*** Opening of Records for processing ***
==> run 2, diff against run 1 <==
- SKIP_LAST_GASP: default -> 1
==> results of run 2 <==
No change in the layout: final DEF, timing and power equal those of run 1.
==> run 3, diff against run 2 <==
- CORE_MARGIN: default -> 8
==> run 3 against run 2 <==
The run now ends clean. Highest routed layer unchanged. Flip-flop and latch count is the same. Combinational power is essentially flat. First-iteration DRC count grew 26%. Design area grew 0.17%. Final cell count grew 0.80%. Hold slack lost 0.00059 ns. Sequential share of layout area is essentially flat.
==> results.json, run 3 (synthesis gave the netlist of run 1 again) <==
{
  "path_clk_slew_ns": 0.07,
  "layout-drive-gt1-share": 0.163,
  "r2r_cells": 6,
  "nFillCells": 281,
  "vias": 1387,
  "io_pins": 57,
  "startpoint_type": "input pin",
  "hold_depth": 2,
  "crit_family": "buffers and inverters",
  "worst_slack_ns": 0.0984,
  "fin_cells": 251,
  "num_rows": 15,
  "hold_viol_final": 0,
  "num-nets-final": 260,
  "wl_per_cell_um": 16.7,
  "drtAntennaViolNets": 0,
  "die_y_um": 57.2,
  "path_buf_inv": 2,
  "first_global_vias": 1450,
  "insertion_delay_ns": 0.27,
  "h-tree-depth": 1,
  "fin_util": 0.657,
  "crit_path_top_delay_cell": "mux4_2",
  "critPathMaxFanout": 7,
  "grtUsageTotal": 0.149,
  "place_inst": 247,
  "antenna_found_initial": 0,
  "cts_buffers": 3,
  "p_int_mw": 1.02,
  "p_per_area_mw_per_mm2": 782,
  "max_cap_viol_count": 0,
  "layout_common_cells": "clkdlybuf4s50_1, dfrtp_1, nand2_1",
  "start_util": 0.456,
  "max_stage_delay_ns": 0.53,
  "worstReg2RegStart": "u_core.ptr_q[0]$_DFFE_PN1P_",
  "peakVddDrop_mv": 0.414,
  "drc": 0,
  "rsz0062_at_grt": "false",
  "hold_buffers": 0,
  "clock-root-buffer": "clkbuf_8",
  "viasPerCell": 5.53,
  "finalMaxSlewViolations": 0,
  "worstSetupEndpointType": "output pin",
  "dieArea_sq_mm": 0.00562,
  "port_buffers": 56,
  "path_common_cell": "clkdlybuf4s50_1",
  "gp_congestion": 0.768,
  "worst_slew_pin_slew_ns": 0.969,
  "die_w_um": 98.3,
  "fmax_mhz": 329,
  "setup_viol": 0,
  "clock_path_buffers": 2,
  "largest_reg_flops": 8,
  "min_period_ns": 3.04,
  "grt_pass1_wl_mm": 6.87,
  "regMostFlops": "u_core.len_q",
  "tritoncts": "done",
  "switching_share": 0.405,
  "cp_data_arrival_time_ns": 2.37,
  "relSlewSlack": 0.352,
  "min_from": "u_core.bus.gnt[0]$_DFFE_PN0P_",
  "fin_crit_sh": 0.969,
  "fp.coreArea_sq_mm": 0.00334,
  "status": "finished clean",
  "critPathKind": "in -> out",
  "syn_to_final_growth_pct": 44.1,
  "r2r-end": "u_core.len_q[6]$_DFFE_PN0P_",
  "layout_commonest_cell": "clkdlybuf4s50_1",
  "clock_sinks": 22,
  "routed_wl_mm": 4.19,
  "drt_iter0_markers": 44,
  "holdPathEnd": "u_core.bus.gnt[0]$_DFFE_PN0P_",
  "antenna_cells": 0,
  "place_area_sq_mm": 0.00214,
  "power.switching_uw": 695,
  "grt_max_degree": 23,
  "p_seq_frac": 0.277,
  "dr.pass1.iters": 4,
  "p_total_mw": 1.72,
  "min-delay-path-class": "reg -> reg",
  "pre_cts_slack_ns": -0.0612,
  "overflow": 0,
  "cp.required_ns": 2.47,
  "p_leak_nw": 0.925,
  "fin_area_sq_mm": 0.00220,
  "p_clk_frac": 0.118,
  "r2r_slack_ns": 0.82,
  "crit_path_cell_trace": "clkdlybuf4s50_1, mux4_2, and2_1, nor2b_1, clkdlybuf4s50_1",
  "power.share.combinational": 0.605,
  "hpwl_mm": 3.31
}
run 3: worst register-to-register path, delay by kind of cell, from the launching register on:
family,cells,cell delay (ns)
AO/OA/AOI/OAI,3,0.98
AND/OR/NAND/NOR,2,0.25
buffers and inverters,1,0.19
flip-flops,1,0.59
*** Close of Records for processing ***
Wherever the string "power" appears in a line above, copy that line.

No change in the layout: final DEF, timing and power equal those of run 1.
The run now ends clean. Highest routed layer unchanged. Flip-flop and latch count is the same. Combinational power is essentially flat. First-iteration DRC count grew 26%. Design area grew 0.17%. Final cell count grew 0.80%. Hold slack lost 0.00059 ns. Sequential share of layout area is essentially flat.
  "power.switching_uw": 695,
  "power.share.combinational": 0.605,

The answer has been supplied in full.